=== DESCRIPTION OF THE TASK ===
Find the word "metal" in the listing. Copy out each line where it occurs.

=== SOURCE INFORMATION ===
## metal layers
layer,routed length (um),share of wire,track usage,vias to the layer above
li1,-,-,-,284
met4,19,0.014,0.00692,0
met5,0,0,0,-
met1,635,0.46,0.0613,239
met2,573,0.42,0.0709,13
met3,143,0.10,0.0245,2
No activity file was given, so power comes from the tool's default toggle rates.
==> ./design.v <==
module uart_tx (
    input               clk         ,
    input               rst_n       ,
    input       [1:0]   baud_sel    , 
    input               tx_byte_vld , 
    input       [7:0]   tx_byte     ,
    output              busy        , 
    output              tx_dout     
);
    reg     [12:0]          cnt_baud    ; 
    wire                    add_cnt_baud;
    wire                    end_cnt_baud;
    reg                     flag        ;
    reg     [3:0]           cnt_bit     ; 
    wire                    add_cnt_bit ;
    wire                    end_cnt_bit ;
    reg     [12:0]          baud        ;
    reg     [9:0]           tx_data     ; 
    always @(posedge clk or negedge rst_n)begin 
        if(!rst_n)begin
            cnt_baud <= 0;
        end 
        else if(add_cnt_baud)begin 
            if(end_cnt_baud)begin 
                cnt_baud <= 0;
            end
            else begin 
                cnt_baud <= cnt_baud + 1;
            end 
        end
    end 
    assign add_cnt_baud = flag;
    assign end_cnt_baud = add_cnt_baud && cnt_baud == baud-1;
    always @(posedge clk or negedge rst_n)begin 
        if(!rst_n)begin
            cnt_bit <= 0;
        end 
        else if(add_cnt_bit)begin 
            if(end_cnt_bit)begin 
                cnt_bit <= 0;
            end
            else begin 
                cnt_bit <= cnt_bit + 1;
            end 
        end
    end 
    assign add_cnt_bit = end_cnt_baud;
    assign end_cnt_bit = add_cnt_bit && (cnt_bit == 10-1); 
    always @(posedge clk or negedge rst_n)begin 
        if(!rst_n)begin
            flag <= 0;
        end 
        else if(tx_byte_vld)begin 
            flag <= 1'b1;
        end 
        else if(end_cnt_bit)begin 
            flag <= 1'b0;
        end 
    end
    always @(*)begin 
        case (baud_sel)
            0:baud = 5208  ;
            1:baud = 2604 ;
            2:baud = 1302 ;
            3:baud = 434; 
            default:baud = 5208  ;
        endcase
    end
    always @(posedge clk or negedge rst_n)begin 
        if(!rst_n)begin
            tx_data <= 0;
        end 
        else if(tx_byte_vld)begin  
            tx_data <= {1'b1,tx_byte,1'b0};
        end 
    end
    assign tx_dout = add_cnt_baud?tx_data[cnt_bit]:1'b1;
    assign busy = tx_byte_vld | add_cnt_baud;
endmodule
`/design/flow/design.v`:
```
`default_nettype none
`timescale 1ns/1ps
module IkariWarriorsCore_LineBuffer(
    input  wire VIDEO_RSTn,
    input wire clk,
    input wire RESETn,
    input wire [7:0] FD,
    input wire LT,
    input wire VCKn,
    input wire CK1,
    input wire CK1n,
    input wire CK0,
    input wire CK0n,
    input wire FCK_LDn,
    input wire [8:0] FLY,  
    input wire HLD,
    input wire FY8,
    input wire [7:0] FY,
    input wire INVn,
    output logic [7:0] LD_BUF
);
    logic LTn;
    logic VCK;
    assign LTn = ~LT;
    assign VCK = ~VCKn;
    logic [8:0] W1A;
    logic A11_RCO;
    ttl_74163a_sync a11
    (
        .Clk(clk),  
        .Rst_n(VIDEO_RSTn),
        .Clear_bar(1'b1),  
        .Load_bar(FCK_LDn),  
        .ENT(1'b1),  
        .ENP(1'b1),  
        .D(FLY[3:0]),  
        .Cen(CK0),
        .RCO(A11_RCO),  
        .Q(W1A[3:0])  
    );
    logic A12_RCO;
    ttl_74163a_sync a12
    (
        .Clk(clk),  
        .Rst_n(VIDEO_RSTn),
        .Clear_bar(1'b1),  
        .Load_bar(FCK_LDn),  
        .ENT(A11_RCO),  
        .ENP(1'b1),  
        .D(FLY[7:4]),  
        .Cen(CK0),
        .RCO(A12_RCO),  
        .Q(W1A[7:4])  
    );
    logic [2:0] a13_dum;
    ttl_74163a_sync a13
    (
        .Clk(clk),  
        .Rst_n(VIDEO_RSTn),
        .Clear_bar(1'b1),  
        .Load_bar(FCK_LDn),  
        .ENT(A12_RCO),  
        .ENP(1'b1),  
        .D({3'b111,FLY[8]}),  
        .Cen(CK0),
        .RCO(),  
        .Q({a13_dum,W1A[8]})  
    );
    logic HLDr;
    always @(posedge clk) begin
        HLDr <= HLD;
    end
    logic [8:0] R1A;
    n9bit_counter ra_counter
    (
        .Reset_n(VIDEO_RSTn),
        .clk(clk), 
        .cen(CK1),
        .direction(INVn),  
        .load_n(HLDr),  
        .ent_n(1'b0),
        .enp_n(1'b0),
        .P({FY8,FY}),
        .Q(R1A)    
    );
    logic a14_A;  
    assign a14_A = ~(&FD[2:0]);
    logic A8_B_Qn;
    DFF_pseudoAsyncClrPre #(.W(1)) a8_A (
        .clk(clk),
        .rst(~VIDEO_RSTn),
        .din(a14_A),
        .q(),
        .qn(A8_B_Qn),
        .set(1'b0),     
        .clr(1'b0),     
        .cen(CK0n)  
    );
    logic D9_A_Q, D9_A_Qn;
    DFF_pseudoAsyncClrPre #(.W(1)) d9_A (
        .clk(clk),
        .rst(~VIDEO_RSTn),
        .din(D9_A_Qn),
        .q(D9_A_Q),
        .qn(D9_A_Qn),
        .set(1'b0),     
        .clr(~LTn),     
        .cen(VCK)  
    );
    logic [8:0] L0A;
    logic L0OE, L0WE, L0CE;
    ttl_74157 #(.DELAY_RISE(0), .DELAY_FALL(0)) b9 (.Enable_bar(1'b0), .Select(D9_A_Q),
                .A_2D({R1A[3],W1A[3],R1A[2],W1A[2],R1A[1],W1A[1],R1A[0],W1A[0]}), .Y(L0A[3:0]));
    ttl_74157 #(.DELAY_RISE(0), .DELAY_FALL(0)) b11 (.Enable_bar(1'b0), .Select(D9_A_Q),
                .A_2D({R1A[7],W1A[7],R1A[6],W1A[6],R1A[5],W1A[5],R1A[4],W1A[4]}), .Y(L0A[7:4]));
    ttl_74157 #(.DELAY_RISE(0), .DELAY_FALL(0)) b13 (.Enable_bar(1'b0), .Select(D9_A_Q),
                .A_2D({D9_A_Qn,1'b1, CK1,CK0, 1'b0,A8_B_Qn, R1A[8],W1A[8]}), .Y({L0OE,L0WE,L0CE,L0A[8]}));
    logic [8:0] L1A;
    logic L1OE, L1WE, L1CE;
    ttl_74157 #(.DELAY_RISE(0), .DELAY_FALL(0)) b10 (.Enable_bar(1'b0), .Select(D9_A_Qn),
                .A_2D({R1A[3],W1A[3],R1A[2],W1A[2],R1A[1],W1A[1],R1A[0],W1A[0]}), .Y(L1A[3:0]));
    ttl_74157 #(.DELAY_RISE(0), .DELAY_FALL(0)) b12 (.Enable_bar(1'b0), .Select(D9_A_Qn),
                .A_2D({R1A[7],W1A[7],R1A[6],W1A[6],R1A[5],W1A[5],R1A[4],W1A[4]}), .Y(L1A[7:4]));
    ttl_74157 #(.DELAY_RISE(0), .DELAY_FALL(0)) b14 (.Enable_bar(1'b0), .Select(D9_A_Qn),
                .A_2D({D9_A_Q,1'b1, CK1,CK0, 1'b0,A8_B_Qn, R1A[8],W1A[8]}), .Y({L1OE,L1WE,L1CE,L1A[8]}));
    logic [7:0] DL1_in, DL0_in;
    logic [7:0] DL1_out, DL0_out;
    ttl_74374_sync d14 (.RESETn(VIDEO_RSTn), .OCn(D9_A_Qn), .Clk(clk), .Cen(CK0n), .D(FD[7:0]), .Q(DL1_in));
    ttl_74374_sync d13 (.RESETn(VIDEO_RSTn), .OCn(D9_A_Q), .Clk(clk), .Cen(CK0n), .D(FD[7:0]), .Q(DL0_in));
    SRAM_sync_noinit #(.ADDR_WIDTH(9)) c13(.ADDR({L0A}), .clk(clk), .cen(~L0CE), .we(~L0WE), .DATA(DL0_in), .Q(DL0_out) );
    SRAM_sync_noinit #(.ADDR_WIDTH(9)) c14(.ADDR({L1A}), .clk(clk), .cen(~L1CE), .we(~L1WE), .DATA(DL1_in), .Q(DL1_out) );
    logic [7:0] DL0, DL1;
    assign DL0 = ((!L0OE && !L0CE) ? DL0_out : 8'hff);  
    assign DL1 = ((!L1OE && !L1CE) ? DL1_out : 8'hff);  
	ttl_74298_sync J2 (.VIDEO_RSTn(VIDEO_RSTn), .clk(clk), .Cen(CK1), .WS(D9_A_Qn), .A(DL0[7:4]), .B(DL1[7:4]), .Q(LD_BUF[7:4]));
	ttl_74298_sync H2 (.VIDEO_RSTn(VIDEO_RSTn), .clk(clk), .Cen(CK1), .WS(D9_A_Qn), .A(DL0[3:0]), .B(DL1[3:0]), .Q(LD_BUF[3:0]));
endmodule
`default_nettype none
`timescale 1ns/1ps
module SRAM_sync_noinit #(parameter DATA_WIDTH = 8, ADDR_WIDTH = 10)(
    input wire clk,
    input wire [ADDR_WIDTH-1:0] ADDR,
    input wire [DATA_WIDTH-1:0] DATA,
    (* direct_enable = 1 *) input wire cen,
    input wire we,
    output reg [DATA_WIDTH-1:0] Q
    );
    (* ramstyle = "no_rw_check" *) reg [DATA_WIDTH-1:0] mem[0:(2**ADDR_WIDTH)-1];
    always @(posedge clk) begin
        Q <=  mem[ADDR];
        if(cen && we) begin
            mem[ADDR] <= DATA;
        end
    end
endmodule
`default_nettype none
`timescale 1ns/10ps
module DFF_pseudoAsyncClrPre #(parameter W=1 ) (
    input      wire          clk,
    input      wire          rst,
    input      wire [W-1:0]  din,
    output reg  [W-1:0]  q,
    output reg  [W-1:0]  qn,
    input      wire [W-1:0]  set,    
    input      wire [W-1:0]  clr,    
    input      wire [W-1:0]  cen 
);
reg  [W-1:0] last_edge;
generate
    genvar i;
    for (i=0; i < W; i=i+1) begin: flip_flop
        always @(posedge clk) begin
            if(rst) begin
                q[i]         <= 0;
                qn[i]        <= 1;
                last_edge[i] <= 1;
            end
            else begin
                last_edge[i] <= cen[i];
                if( clr[i] ) begin
                    q[i]  <= 1'b0;
                    qn[i] <= 1'b1;
                end else
                if( set[i] ) begin
                    q[i]  <= 1'b1;
                    qn[i] <= 1'b0;
                end else
                if( cen[i] && !last_edge[i] ) begin
                    q[i]  <=  din[i];
                    qn[i] <= ~din[i];
                end
            end
        end
    end
endgenerate
endmodule
`default_nettype none
`timescale 1ns/1ps
module n9bit_counter
(
  input wire Reset_n,
  input wire clk,
  input wire cen,
  input wire direction,  
  input wire load_n,     
  input wire ent_n,
  input wire enp_n,
  input wire [8:0] P,
  output logic [8:0] Q    
);
logic [8:0] count = 0;
logic last_cen;
always @(posedge clk) begin
    if(!Reset_n) begin
        count <= 9'h0;
        last_cen<= 1'b1;
    end
    else begin
        last_cen <= cen;
        if (cen && !last_cen) begin  
            if (~load_n)
            begin
                count <=  P;
            end
            else if (~ent_n & ~enp_n)  
            begin
                if (direction)
                begin
                if (count == 9'd511) count <= 9'd0;
                else count <=  count + 9'd1;
                end
                else
                begin
                if (count == 9'd0) count <= 9'd511;
                else count <=  count - 9'd1;
                end
            end
        end
    end
end
assign Q = count;
endmodule
`default_nettype none
`timescale 1ns/1ns
module ttl_74157 #(parameter BLOCKS = 4, WIDTH_IN = 2, WIDTH_SELECT = $clog2(WIDTH_IN),
                   DELAY_RISE = 12, DELAY_FALL = 13)
(
  input wire Enable_bar,
  input wire [WIDTH_SELECT-1:0] Select,
  input wire [BLOCKS*WIDTH_IN-1:0] A_2D,
  output wire [BLOCKS-1:0] Y
);
wire [WIDTH_IN-1:0] A [0:BLOCKS-1];
reg [BLOCKS-1:0] computed;
integer i;
always @(*)
begin
  for (i = 0; i < BLOCKS; i=i+1)
  begin
    if (!Enable_bar)
      computed[i] = A[i][Select];
    else
      computed[i] = 1'b0;
  end
end
wire [BLOCKS*WIDTH_IN-1:0] PK_IN_BUS; assign PK_IN_BUS=A_2D; generate genvar unpk_idx; for (unpk_idx=0; unpk_idx<BLOCKS; unpk_idx=unpk_idx+1) begin: gen_unpack assign A[unpk_idx][WIDTH_IN-1:0]=PK_IN_BUS[WIDTH_IN*unpk_idx+:WIDTH_IN]; end endgenerate
assign #(DELAY_RISE, DELAY_FALL) Y = computed;
endmodule
`default_nettype none
`timescale 1ns/1ps
module ttl_74163a_sync #(parameter WIDTH = 4)
(
  input wire Clk,  
  input wire Rst_n,
  input wire Clear_bar,  
  input wire Load_bar,  
  input wire ENT,  
  input wire ENP,  
  input wire [WIDTH-1:0] D,  
  input wire Cen,  
  output wire RCO,  
  output wire [WIDTH-1:0] Q  
);
wire RCO_current;
reg [WIDTH-1:0] Q_current;
wire [WIDTH-1:0] Q_next;
reg last_cen;
reg load_reg;
initial Q_current = {WIDTH{1'b0}};
assign Q_next = Q_current + 1;
always @(posedge Clk)
begin
  if (!Rst_n) begin
    Q_current <= {WIDTH{1'b0}};
    last_cen  <= 1;
    load_reg <= 1;
  end
  else begin
    last_cen <= Cen;
    load_reg <= Load_bar;
    if (!Clear_bar)  begin
      Q_current <= {WIDTH{1'b0}};
    end else
    begin
      if (!Load_bar && Cen && !last_cen) begin
        Q_current <= D;
      end
      else
      if (Load_bar && ENT && ENP && Cen && !last_cen) begin
        Q_current <= Q_next;
      end
    end
  end
end
assign RCO_current = ENT && (&Q_current);
assign RCO = RCO_current;
assign Q = Q_current;
endmodule
`default_nettype none
`timescale 1ns/1ns
module ttl_74298_sync
(
  input wire VIDEO_RSTn,
  input wire clk,
  input wire Cen,
  input wire WS,
  input wire [3:0] A,
  input wire [3:0] B,
  output wire [3:0] Q
);
    wire WSn;
    wire WSnn;
    assign WSn = ~WS;
    assign WSnn = ~WSn;
    wire [3:0] andA;
    wire [3:0] andB;
    wire [3:0] norAB;
    wire [3:0] not_norAB;
    genvar i;
    generate
        for (i=0; i < 4; i=i+1) begin : ls928_gen
            assign andA[i] = A[i] & WSn;
            assign andB[i] = B[i] & WSnn;
            assign norAB[i] = ~(andA[i] | andB[i]);
            assign not_norAB[i] = ~norAB[i];
            SR_FF_sync u0 (.VIDEO_RSTn(VIDEO_RSTn), .clk(clk), .Cen(Cen), .S(not_norAB[i]), .R(norAB[i]), .Q(Q[i]));  
        end
    endgenerate
endmodule
module SR_FF_sync  
(
    input wire VIDEO_RSTn,
    input wire clk,
    input wire Cen,
    input wire S,
    input wire R,
    output wire Q,
    output wire Qn
);
	reg Qr;
    reg last_cen;
	always @(posedge clk) begin
        if(!VIDEO_RSTn) begin
            Qr <= 1'b0;
            last_cen <= 1'b1;
        end
        else
        begin
            last_cen <= Cen;
            if(!Cen && last_cen) begin  
                case({S,R})
                    2'b00: Qr <= Qr;
                    2'b01: Qr <= 1'b0;
                    2'b10: Qr <= 1'b1;
                    2'b11: Qr <= 1'bx;
                endcase
            end
        end
    end
    assign Q  =  Qr;
    assign Qn = ~Qr;
endmodule
`default_nettype none
`timescale 1ns/1ps
module ttl_74374_sync
(
    input  wire RESETn,
    input  wire Clk,
    input  wire Cen,
    input  wire OCn,
    input  wire [7:0] D,
    output wire [7:0] Q
);
    reg [7:0] Q_current;
    reg last_cen;
    always_ff @(posedge Clk) begin
        if (!RESETn) begin
            Q_current <= 0;
            last_cen <= 1'b1;
        end
        else begin
            last_cen <= Cen;
            if (Cen && !last_cen) Q_current <= D;
        end
    end
    assign Q = (!OCn) ?  Q_current : 8'hff;
endmodule
```
`/design/flow/run.sh`:
```
#!/bin/bash
# OpenROAD 26Q1-2900-gdf79404cd8, Yosys 0.63+post, stock flow scripts
make -C /OpenROAD-flow-scripts/flow DESIGN_CONFIG=/design/flow/config.mk WORK_HOME=/design/flow/orfs finish
```
`/design/flow/config.mk`:
```
export PLATFORM = sky130hd
export DESIGN_NAME = IkariWarriorsCore_LineBuffer
export DESIGN_NICKNAME = IkariWarriorsCore_LineBuffer
export VERILOG_FILES = /design/flow/design.v
export SDC_FILE = /design/flow/constraint.sdc
export NUM_CORES = 4
export LEC_CHECK = 1
export CORE_UTILIZATION = 50
export SYNTH_MEMORY_MAX_BITS = 65536
```
`/design/flow/constraint.sdc`:
```
current_design IkariWarriorsCore_LineBuffer

set clk_period 223.2
set clk_io_pct 0.2

create_clock -name clk0 -period $clk_period [get_ports {clk}]

set non_clock_inputs [all_inputs -no_clocks]
set_input_delay [expr $clk_period * $clk_io_pct] -clock clk0 $non_clock_inputs
set_output_delay [expr $clk_period * $clk_io_pct] -clock clk0 [all_outputs]
```
==> results.yml <==
# flow metrics
yosys:
  synth_cell_types: 59
  async_flop_share: 0
  yosysWarnings: 8
  syn_avg_cell_area_sq_um: 21.8
  ys_seq_share: 0.783
  synth_area_sq_um: 316000
  edf_count: 8192
  netlist_instances: 14500
  ys_ff: 8250
  ff_type: "edfxtp_1"
  yosysChipArea_sq_um: 316000
  yosysCellCount: 14500
place:
  hpwl_um: 480000
  postPlaceCellArea_sq_um: 327000
  gp_congestion: 0.926
  port_buffers: 43
route:
  wire_per_inst_um: 33.1
  viasPerCell: 6.27
  vias: 150000
  finalWirelength_um: 794000
  ant_nets: 0
  drt_iter0_drc: 10100
  drt-pass1-iter-count: 6
  route.detailed.drc: 0
worst_setup_path:
  critical_path_class: "input pin to register"
  critPathLaunchType: "input pin"
  slowest_stage: "nor2_1"
  worstPathArrival_ps: 48280
  endpoint_kind: "register"
  worst-path-max-fanout: 16
  path_common_cell: "buf_4"
  max_stage_delay_ps: 690
  crit_chain: "clkdlybuf4s50_1 -> or2_2 -> mux2i_4 -> buf_4 -> nand3_4 -> buf_4 -> buf_4 -> nor2_1"
  crit_required_ps: 223920
flow_run:
  tool_warnings: 79
  cap_violations: 0
clock_tree:
  clk_path_buf_depth: 4
  post-cts-setup-buffers: 0
  insertion_delay_ps: 1140
  clkTransAtPathRegs_ps: 60
  ctsHtreeMaxLevel: 6
  cts-root-buf: "clkbuf_16"
  cts_buffers: 790
  hold_buffers: 0
  cts_sinks: 8250
  tritoncts: "done"
  ctsResizeCount: 0
floorplan:
  fp.dieH_um: 797
  die_w_um: 797
  die_area_sq_um: 635000
  io-pin-count: 46
  initCoreUtil: 0.502
  design.core.area_sq_um: 628000
  fp-row-count: 291
finish:
  mi_logic_area_sq_um: 65100
  n_fill_cell: 44600
  area_growth_pct: 11.7
  flop_area_sq_um: 247000
  drive_gt1_frac: 0.243
  final_common_cell: "edfxtp_1"
  final_cell_mix: "edfxtp_1 (8192), mux4_2 (2048), nor2_1 (1060)"
  final_area_sq_um: 353000
global_route:
  grt_overflow: 0
  grt_pass1_wl_um: 1150000
  grt_usage: 0.286
  grt_start_max_net_pins: 133
  grt_pass1_vias: 170000
  antenna_found_initial: 42
power_and_ir_drop:
  vdd_ir_drop_max_v: 0.0000101
  p_per_area_nw_per_um2: 8.84
  leakage_nw: 99.0
  power_mw: 3.12
final_timing:
  finalHoldViolCount: 0
  maxSlewViolCount: 0
  skew_ps: 49.5
  fmax_mhz: 21.0
  worst_pin_slew_ps: 1070
  max_slew_margin: 0.280
  rsz0062_at_grt: "no"
  tns_ps: 0
  finalSetupViolCount: 0
  min_period_over_period: 0.213
  finalCriticalPeriod_ps: 47560
min_path:
  hp-class: "register to register"
run_status:
  status: "complete, no violations"
[cells by family after synthesis]
logic type	Yosys count	share of synthesized area
adder cells (fa/ha/maj)	5	0.000198
AND-OR/OR-AND	1735	0.0369
AND/OR/NAND/NOR	1487	0.0194
XOR/XNOR	5	0.000139
buffers and inverters	956	0.0140
multiplexers	2068	0.147
flip-flops	8250	0.783
[synthesized netlist by cell type, types with 6 or more instances]
cell / n / area (sq um)
nand3_1: 51 / 255
a22oi_1: 988 / 7420
buf_1: 113 / 424
buf_2: 195 / 976
o22ai_1: 14 / 87.6
nor2b_1: 8 / 50.1
nor2_1: 1060 / 3980
or2_2: 19 / 119
clkbuf_1: 534 / 2000
or3_1: 6 / 37.5
nand2_1: 192 / 721
buf_6: 47 / 529
inv_1: 6 / 22.5
edfxtp_1: 8192 / 246000
o211a_1: 9 / 90.1
nand2b_1: 15 / 93.8
a21o_1: 9 / 67.6
buf_4: 60 / 450
nand4_1: 12 / 75.1
o21ai_0: 44 / 220
o211ai_1: 11 / 82.6
o21a_1: 6 / 45.0
o41ai_1: 30 / 263
o21ai_1: 17 / 85.1
nand3b_1: 11 / 82.6
nor4_1: 62 / 388
nor3_1: 26 / 130
a21oi_1: 529 / 2650
or4_1: 9 / 67.6
a21boi_0: 18 / 135
dfxtp_1: 58 / 1160
o221ai_1: 10 / 87.6
o31ai_1: 14 / 105
mux4_2: 2048 / 46100
a41oi_1: 16 / 140
mux2i_1: 14 / 140
[report_power, final]
group,switching (mW),internal (mW),leakage [nW]
registers,0.00124,1.70,69.2
logic,0.0848,0.0440,17.5
clock network,0.554,0.736,12.2
[sequential cells by signal (all words and copies together) (netlist names), 8 cells and up]
| signal | cells |
|---|---|
| c13.mem | 4096 |
| c14.mem | 4096 |
| ra_counter.count | 9 |
| c13.Q | 8 |
| c14.Q | 8 |
| d14.Q_current | 8 |
[area by class of cell]
class	instances	area share
flip-flops and latches	8250	0.701
multi-input cells	5300	0.185
clock buffers	973	0.0596
well taps	8350	0.0296
repair buffers	568	0.0133
clock inverters	464	0.0113
diodes	65	0.000461
inverters	7	0.0000745
[worst paths after layout]
path,cells past startpoint,slack [ps],endpoint,start
setup reg to reg,14,215380,c14.Q[6]$_DFF_P_,ra_counter.count[0]$_SDFFE_PN0P_
hold reg to reg,2,480,H2.ls928_gen[1].u0.Qr$_SDFFE_PN0P_,H2.ls928_gen[1].u0.Qr$_SDFFE_PN0P_
setup / recovery,8,175640,c13.mem[425][4]$_DFFE_PP_,CK0
hold / removal,2,480,H2.ls928_gen[1].u0.Qr$_SDFFE_PN0P_,H2.ls928_gen[1].u0.Qr$_SDFFE_PN0P_
[worst max-delay path, delay by kind of cell]
kind,cells,cell delay (ps)
muxes,1,220
and+or+nand+nor,3,1600
buffers and inverters,4,1730
[per-layer routing]
metal	vias up	track usage	share of wire
met3	1567	0.219	0.17
met1	76400	0.345	0.30
met2	9994	0.408	0.48
met4	88	0.106	0.048
li1	62300	-	-
met5	-	0.0175	0.0017
[metrics by stage]
stage                     setup slack, ps  utilization  std cells  hold WS (ps)
final                              175640        0.561      24000           480
after global routing               175540        0.561      23900           506
after CTS                          175740        0.561      23900           476
after detailed placement           174530        0.521      22500           459
after global placement             174570        0.521      22500           502
after floorplan                    176460            -      14500           433
Power is estimated from default activity; no workload was simulated.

=== OUTPUT FOR THIS EXERCISE ===
## metal layers
metal	vias up	track usage	share of wire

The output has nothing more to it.